── DATA SUPPLIED

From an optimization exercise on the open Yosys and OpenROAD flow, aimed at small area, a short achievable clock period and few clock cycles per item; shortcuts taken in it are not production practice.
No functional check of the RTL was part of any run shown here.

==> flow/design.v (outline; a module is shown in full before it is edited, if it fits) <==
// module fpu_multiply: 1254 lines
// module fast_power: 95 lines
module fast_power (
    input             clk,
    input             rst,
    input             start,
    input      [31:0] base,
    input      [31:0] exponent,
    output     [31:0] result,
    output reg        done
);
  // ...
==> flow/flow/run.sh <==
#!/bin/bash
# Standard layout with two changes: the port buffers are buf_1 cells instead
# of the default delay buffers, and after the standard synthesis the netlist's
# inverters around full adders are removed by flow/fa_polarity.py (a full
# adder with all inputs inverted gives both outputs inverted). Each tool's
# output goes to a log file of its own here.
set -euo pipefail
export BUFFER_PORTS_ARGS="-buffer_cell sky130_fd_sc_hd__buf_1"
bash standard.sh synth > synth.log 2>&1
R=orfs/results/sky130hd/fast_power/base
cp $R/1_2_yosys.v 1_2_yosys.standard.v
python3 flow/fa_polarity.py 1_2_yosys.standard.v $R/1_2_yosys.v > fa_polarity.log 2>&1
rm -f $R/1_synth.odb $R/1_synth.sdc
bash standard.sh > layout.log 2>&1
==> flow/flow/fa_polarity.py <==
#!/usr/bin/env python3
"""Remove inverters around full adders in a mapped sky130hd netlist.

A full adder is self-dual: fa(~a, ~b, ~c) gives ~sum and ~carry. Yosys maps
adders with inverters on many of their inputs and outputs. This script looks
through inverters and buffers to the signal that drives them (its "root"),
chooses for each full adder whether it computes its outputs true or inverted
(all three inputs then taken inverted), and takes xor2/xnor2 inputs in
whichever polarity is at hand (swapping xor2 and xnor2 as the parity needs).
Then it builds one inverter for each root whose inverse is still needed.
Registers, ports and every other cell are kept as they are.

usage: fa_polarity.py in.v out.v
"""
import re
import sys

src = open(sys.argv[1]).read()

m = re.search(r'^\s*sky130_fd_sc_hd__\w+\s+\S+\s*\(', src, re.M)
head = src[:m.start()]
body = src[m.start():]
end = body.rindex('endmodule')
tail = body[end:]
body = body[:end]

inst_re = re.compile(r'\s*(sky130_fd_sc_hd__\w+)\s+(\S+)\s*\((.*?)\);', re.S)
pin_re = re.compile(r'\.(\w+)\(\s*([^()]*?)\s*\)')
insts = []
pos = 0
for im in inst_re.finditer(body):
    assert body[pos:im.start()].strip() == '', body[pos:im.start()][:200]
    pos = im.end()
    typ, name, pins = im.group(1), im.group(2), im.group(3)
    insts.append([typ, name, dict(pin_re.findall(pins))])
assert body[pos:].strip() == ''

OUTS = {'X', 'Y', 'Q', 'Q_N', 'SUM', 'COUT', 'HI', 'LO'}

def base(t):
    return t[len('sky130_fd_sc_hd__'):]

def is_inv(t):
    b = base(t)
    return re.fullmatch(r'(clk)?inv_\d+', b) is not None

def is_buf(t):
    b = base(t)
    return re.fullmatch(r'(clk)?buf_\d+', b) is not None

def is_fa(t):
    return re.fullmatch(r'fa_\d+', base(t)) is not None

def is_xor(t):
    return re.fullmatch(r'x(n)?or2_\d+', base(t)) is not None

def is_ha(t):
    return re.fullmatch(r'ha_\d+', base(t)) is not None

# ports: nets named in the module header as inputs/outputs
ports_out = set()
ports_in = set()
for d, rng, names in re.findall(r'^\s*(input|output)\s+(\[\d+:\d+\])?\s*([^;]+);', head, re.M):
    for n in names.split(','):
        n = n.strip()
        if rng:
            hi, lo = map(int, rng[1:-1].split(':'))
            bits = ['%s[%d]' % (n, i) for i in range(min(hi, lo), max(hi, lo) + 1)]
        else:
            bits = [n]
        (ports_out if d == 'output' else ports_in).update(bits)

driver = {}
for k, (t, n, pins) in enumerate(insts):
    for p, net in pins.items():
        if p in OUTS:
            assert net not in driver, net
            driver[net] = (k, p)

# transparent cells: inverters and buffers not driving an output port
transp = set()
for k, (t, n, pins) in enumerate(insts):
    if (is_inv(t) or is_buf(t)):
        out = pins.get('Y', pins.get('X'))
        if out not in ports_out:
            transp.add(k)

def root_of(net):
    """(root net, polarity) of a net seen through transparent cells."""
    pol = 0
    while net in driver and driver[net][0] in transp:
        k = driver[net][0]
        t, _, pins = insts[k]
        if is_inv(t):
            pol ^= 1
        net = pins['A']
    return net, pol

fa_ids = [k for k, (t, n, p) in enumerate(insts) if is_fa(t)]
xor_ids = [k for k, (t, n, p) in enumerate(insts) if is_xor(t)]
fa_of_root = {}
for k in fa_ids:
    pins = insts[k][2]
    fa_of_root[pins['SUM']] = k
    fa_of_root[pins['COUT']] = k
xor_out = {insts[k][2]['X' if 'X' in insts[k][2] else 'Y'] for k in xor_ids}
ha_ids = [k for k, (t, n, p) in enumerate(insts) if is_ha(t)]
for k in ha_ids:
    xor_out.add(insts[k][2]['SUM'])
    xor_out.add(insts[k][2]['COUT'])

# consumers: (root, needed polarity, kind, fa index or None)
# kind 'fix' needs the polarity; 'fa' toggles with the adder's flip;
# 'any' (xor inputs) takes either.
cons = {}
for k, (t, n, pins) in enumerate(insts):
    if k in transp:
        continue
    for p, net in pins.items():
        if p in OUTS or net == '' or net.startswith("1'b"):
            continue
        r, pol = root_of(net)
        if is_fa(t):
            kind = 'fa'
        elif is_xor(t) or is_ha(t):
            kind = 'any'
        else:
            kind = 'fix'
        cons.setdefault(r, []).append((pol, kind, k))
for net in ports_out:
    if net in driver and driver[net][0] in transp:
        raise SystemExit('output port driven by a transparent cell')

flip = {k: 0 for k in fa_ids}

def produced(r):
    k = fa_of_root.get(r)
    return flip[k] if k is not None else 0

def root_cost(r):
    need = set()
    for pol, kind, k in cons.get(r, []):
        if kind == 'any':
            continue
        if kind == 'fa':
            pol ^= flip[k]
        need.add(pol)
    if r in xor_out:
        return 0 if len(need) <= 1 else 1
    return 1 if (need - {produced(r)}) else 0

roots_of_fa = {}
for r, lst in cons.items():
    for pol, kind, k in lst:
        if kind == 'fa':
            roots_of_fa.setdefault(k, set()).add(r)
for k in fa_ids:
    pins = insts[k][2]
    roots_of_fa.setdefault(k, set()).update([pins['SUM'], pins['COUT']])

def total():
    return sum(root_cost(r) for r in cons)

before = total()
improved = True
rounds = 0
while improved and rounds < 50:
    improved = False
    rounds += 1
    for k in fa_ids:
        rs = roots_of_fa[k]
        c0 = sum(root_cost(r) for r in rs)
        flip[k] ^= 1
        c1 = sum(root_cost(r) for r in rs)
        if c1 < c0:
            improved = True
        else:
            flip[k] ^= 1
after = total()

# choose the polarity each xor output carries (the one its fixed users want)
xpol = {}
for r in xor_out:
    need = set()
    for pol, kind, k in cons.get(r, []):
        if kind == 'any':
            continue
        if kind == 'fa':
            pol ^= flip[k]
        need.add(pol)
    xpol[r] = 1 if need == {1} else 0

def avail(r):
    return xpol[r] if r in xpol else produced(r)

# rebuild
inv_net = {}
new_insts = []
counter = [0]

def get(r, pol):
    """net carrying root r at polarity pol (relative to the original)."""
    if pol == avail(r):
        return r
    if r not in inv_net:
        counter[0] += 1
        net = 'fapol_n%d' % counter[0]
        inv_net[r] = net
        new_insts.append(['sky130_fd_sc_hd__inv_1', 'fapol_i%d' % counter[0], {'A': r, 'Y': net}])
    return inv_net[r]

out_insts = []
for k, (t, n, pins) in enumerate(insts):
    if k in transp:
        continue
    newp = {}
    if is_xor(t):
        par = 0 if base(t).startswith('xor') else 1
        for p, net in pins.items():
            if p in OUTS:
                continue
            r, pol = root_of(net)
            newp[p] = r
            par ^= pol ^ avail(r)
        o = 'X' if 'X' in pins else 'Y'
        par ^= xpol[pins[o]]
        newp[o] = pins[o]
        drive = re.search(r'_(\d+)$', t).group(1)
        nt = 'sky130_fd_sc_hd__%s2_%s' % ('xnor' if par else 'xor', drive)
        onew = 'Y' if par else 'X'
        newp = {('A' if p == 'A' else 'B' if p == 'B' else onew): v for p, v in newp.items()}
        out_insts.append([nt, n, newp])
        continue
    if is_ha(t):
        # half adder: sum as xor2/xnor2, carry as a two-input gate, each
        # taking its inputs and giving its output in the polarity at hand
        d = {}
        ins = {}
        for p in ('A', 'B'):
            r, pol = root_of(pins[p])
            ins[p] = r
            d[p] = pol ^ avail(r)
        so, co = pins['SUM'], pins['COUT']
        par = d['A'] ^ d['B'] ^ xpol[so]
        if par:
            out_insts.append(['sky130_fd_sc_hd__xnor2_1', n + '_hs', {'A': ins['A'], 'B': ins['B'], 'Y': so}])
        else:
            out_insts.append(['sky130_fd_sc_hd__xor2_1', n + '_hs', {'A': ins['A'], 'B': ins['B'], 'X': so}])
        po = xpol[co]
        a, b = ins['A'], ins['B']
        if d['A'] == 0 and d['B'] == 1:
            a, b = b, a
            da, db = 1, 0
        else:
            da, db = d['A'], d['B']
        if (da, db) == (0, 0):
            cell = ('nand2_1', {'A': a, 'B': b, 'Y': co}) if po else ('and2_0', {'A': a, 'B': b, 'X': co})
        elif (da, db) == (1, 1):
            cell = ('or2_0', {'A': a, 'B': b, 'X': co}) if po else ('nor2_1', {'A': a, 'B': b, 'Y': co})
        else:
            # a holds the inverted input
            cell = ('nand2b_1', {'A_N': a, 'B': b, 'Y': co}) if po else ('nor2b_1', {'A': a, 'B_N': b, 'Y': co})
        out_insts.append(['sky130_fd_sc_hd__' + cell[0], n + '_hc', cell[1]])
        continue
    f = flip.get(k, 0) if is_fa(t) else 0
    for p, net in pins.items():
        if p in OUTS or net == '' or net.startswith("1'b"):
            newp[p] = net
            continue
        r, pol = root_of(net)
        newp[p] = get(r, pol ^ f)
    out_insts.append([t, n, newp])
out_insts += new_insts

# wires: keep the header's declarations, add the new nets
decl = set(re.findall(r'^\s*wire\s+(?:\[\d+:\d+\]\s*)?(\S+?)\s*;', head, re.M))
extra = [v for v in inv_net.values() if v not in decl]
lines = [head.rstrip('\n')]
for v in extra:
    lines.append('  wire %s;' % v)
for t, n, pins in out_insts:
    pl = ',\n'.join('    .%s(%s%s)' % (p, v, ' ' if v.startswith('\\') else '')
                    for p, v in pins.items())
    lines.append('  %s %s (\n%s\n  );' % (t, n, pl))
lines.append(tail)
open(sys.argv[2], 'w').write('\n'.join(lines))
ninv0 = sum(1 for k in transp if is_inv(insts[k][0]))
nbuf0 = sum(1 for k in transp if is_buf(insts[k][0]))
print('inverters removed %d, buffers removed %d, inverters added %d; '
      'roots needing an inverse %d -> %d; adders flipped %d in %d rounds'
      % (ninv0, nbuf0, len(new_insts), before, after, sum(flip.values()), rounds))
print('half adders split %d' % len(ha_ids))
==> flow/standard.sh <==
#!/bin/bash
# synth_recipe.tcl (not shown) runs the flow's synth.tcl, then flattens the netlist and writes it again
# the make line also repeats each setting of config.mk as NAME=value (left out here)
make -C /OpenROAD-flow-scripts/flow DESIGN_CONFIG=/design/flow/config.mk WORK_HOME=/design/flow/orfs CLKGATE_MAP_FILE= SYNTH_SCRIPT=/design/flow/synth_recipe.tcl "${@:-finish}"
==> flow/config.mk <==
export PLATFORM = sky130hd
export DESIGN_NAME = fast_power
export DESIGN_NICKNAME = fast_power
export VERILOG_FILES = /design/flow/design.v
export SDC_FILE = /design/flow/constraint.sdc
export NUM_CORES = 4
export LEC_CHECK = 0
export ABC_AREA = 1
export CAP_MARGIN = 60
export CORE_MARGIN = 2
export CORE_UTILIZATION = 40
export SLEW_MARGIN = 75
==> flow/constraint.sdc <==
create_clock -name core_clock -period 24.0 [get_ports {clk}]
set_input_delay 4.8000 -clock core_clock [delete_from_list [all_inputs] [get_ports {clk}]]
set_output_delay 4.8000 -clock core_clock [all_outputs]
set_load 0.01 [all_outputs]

────
── DATA SUPPLIED

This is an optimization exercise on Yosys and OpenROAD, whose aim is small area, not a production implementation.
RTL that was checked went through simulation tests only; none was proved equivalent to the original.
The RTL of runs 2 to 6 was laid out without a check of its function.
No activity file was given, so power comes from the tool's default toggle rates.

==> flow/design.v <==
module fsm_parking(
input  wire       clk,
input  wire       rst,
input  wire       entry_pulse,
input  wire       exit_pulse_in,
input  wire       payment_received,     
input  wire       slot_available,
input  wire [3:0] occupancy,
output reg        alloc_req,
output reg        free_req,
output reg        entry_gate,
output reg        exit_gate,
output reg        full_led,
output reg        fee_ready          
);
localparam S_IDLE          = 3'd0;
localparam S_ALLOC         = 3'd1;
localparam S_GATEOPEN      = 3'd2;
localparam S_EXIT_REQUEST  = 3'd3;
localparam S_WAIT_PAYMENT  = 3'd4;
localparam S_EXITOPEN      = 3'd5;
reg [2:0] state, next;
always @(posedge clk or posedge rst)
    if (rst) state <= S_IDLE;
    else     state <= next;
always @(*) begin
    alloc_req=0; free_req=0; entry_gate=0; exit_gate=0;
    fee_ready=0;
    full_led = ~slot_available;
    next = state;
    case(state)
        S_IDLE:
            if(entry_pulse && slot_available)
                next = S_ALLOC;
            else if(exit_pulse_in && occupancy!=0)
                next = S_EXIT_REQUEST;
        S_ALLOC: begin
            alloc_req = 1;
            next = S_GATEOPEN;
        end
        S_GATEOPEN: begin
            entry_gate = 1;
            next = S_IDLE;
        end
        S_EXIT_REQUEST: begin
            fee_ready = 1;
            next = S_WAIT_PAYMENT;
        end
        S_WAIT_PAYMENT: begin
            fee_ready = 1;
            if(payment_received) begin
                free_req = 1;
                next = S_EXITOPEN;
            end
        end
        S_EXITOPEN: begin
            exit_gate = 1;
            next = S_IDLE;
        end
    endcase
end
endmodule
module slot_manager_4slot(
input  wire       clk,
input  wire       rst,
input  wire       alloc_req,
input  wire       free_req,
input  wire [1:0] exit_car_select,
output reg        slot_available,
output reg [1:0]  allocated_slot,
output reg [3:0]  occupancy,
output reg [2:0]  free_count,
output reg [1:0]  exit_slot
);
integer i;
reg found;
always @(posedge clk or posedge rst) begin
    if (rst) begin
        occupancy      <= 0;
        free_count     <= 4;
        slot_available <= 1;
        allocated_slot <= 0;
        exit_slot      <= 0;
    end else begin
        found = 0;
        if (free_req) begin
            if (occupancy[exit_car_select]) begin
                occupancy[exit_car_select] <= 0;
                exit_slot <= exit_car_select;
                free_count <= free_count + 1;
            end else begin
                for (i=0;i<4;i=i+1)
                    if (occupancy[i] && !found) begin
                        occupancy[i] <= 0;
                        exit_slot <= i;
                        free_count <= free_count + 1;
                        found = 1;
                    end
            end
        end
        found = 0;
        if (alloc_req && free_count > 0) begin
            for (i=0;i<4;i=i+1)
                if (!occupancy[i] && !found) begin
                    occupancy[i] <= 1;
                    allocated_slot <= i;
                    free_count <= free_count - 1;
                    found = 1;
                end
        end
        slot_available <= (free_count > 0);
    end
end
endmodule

────

:: WHAT THE EXERCISE ASKS ::
Copy out the lines above that hold the string "transparent".

:: TASK RESULT ::
# transparent cells: inverters and buffers not driving an output port
    """(root net, polarity) of a net seen through transparent cells."""
        raise SystemExit('output port driven by a transparent cell')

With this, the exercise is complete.